Iris Browser
- Iris Browser 1.15 Screenshot
- Developer(s): Torch Mobile
- Initial release: 2008
- Final release: 1.1.9 (July 6, 2009; 15 years ago) [±]
- Operating system: Windows Mobile, Windows CE
- Type: Mobile browser
- License: Proprietary
- Website: www.torchmobile.com

= Iris Browser =

Windows Mobile web browser

Iris Browser is a discontinued web browser for Windows Mobile smartphones and personal digital assistants (PDAs) developed by the Torch Mobile company. The first version was released in 2008. It was one of the first mobile browsers to score a perfect 100 on the Acid3 test.

RIM acquired Torch Mobile in 2009 and discontinued Iris.

==Features==
Iris is based on the WebKit rendering engine
with the SquirrelFish Extreme JavaScript engine, Netscape plug-in API, and JavaScript/ECMAScript 1.5.

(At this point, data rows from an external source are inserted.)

`src/rtl/mem_arbiter.sv`:
```
// Two-requester round-robin arbiter (m0 = IFU, m1 = LSU) in front of a single memory port.
// One transaction in flight; protocol violations and response timeouts set a sticky err.
module mem_arbiter #(
  parameter int ADDR_W  = 32,
  parameter int DATA_W  = 32,
  parameter int TIMEOUT = 255
) (
  input  logic                clk,
  input  logic                rst_n,
  input  logic                m0_req,
  input  logic [ADDR_W-1:0]   m0_addr,
  output logic                m0_gnt,
  output logic                m0_rsp_valid,
  output logic [DATA_W-1:0]   m0_rdata,
  input  logic                m1_req,
  input  logic                m1_we,
  input  logic [ADDR_W-1:0]   m1_addr,
  input  logic [DATA_W-1:0]   m1_wdata,
  input  logic [DATA_W/8-1:0] m1_wmask,
  output logic                m1_gnt,
  output logic                m1_rsp_valid,
  output logic [DATA_W-1:0]   m1_rdata,
  output logic                mem_req,
  output logic                mem_we,
  output logic [ADDR_W-1:0]   mem_addr,
  output logic [DATA_W-1:0]   mem_wdata,
  output logic [DATA_W/8-1:0] mem_wmask,
  input  logic                mem_ready,
  input  logic                mem_rsp_valid,
  input  logic [DATA_W-1:0]   mem_rdata,
  output logic                busy,
  output logic                err,
  output logic [1:0]          dbg_state
);

  localparam int WD_W = (TIMEOUT > 0) ? $clog2(TIMEOUT + 1) : 1;

  typedef enum logic [1:0] {IDLE = 2'd0, ISSUE = 2'd1, WAIT_RSP = 2'd2} state_t;

  state_t          state;
  logic            owner;
  logic            last;
  logic [WD_W-1:0] wd_cnt;
  logic            err_q;

  logic own_req;
  logic in_issue;
  logic in_wait;
  logic wd_hit;

  // Handshake: a requester holds req and payload until its gnt pulse (mem_req & mem_ready
  // in ISSUE); exactly one rsp_valid pulse later returns to the owner, mem_rsp_valid is
  // only legal in WAIT_RSP.
  assign own_req  = owner ? m1_req : m0_req;
  assign in_issue = (state == ISSUE);
  assign in_wait  = (state == WAIT_RSP);
  assign wd_hit   = (TIMEOUT != 0) && (wd_cnt == WD_W'(TIMEOUT));

  always_ff @(posedge clk or negedge rst_n) begin
    if (!rst_n) begin
      state  <= IDLE;
      owner  <= 1'b0;
      last   <= 1'b1;
      wd_cnt <= '0;
      err_q  <= 1'b0;
    end else begin
      case (state)
        IDLE: begin
          if (mem_rsp_valid) err_q <= 1'b1;
          if (m0_req || m1_req) begin
            // On contention the requester that was not served last wins.
            owner <= (m0_req && m1_req) ? ~last : m1_req;
            state <= ISSUE;
          end
        end
        ISSUE: begin
          if (mem_rsp_valid) err_q <= 1'b1;
          if (!own_req) begin
            err_q <= 1'b1;
            state <= IDLE;
          end else if (mem_ready) begin
            wd_cnt <= '0;
            state  <= WAIT_RSP;
          end
        end
        WAIT_RSP: begin
          if (mem_rsp_valid) begin
            last  <= owner;
            state <= IDLE;
          end else if (wd_hit) begin
            err_q <= 1'b1;
            state <= IDLE;
          end else begin
            wd_cnt <= wd_cnt + WD_W'(1);
          end
        end
        default: state <= IDLE;
      endcase
    end
  end

  assign mem_req   = in_issue & own_req;
  assign mem_we    = in_issue & owner & m1_we;
  assign mem_addr  = !in_issue ? '0 : (owner ? m1_addr : m0_addr);
  assign mem_wdata = (in_issue & owner) ? m1_wdata : '0;
  assign mem_wmask = (in_issue & owner) ? m1_wmask : '0;

  assign m0_gnt = in_issue & ~owner & m0_req & mem_ready;
  assign m1_gnt = in_issue &  owner & m1_req & mem_ready;

  assign m0_rsp_valid = in_wait & ~owner & mem_rsp_valid;
  assign m1_rsp_valid = in_wait &  owner & mem_rsp_valid;
  assign m0_rdata     = m0_rsp_valid ? mem_rdata : '0;
  assign m1_rdata     = m1_rsp_valid ? mem_rdata : '0;

  assign busy      = (state != IDLE);
  assign err       = err_q;
  assign dbg_state = state;

endmodule

```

It has HTML and CSS support and supports SVG, XPath, and XSLT.

It supports a customizable interface and touch screen control, pop-up blockers, and XHTML 1.x mobile profile support.

It has advanced security features, advanced mobile key navigation, HTTP cache optimized for low disk usage, History Auto-Complete, and SSL and authenticated proxy support.

It also features bookmarks, which can be customized by the carrier, tabs, and customizable about pages.

==Performance==
According to independent testing, Iris 1.1.5 loads pages more slowly than its closest competitor, Opera Mobile. The UI was greatly enhanced all the way up until 1.1.9 which was released on July 6, 2009.

According to testing done by Torch Mobile, Iris 1.1.2 outperformed Access NetFront 3.5 and Opera Mobile 9.5 in the SunSpider JavaScript benchmark.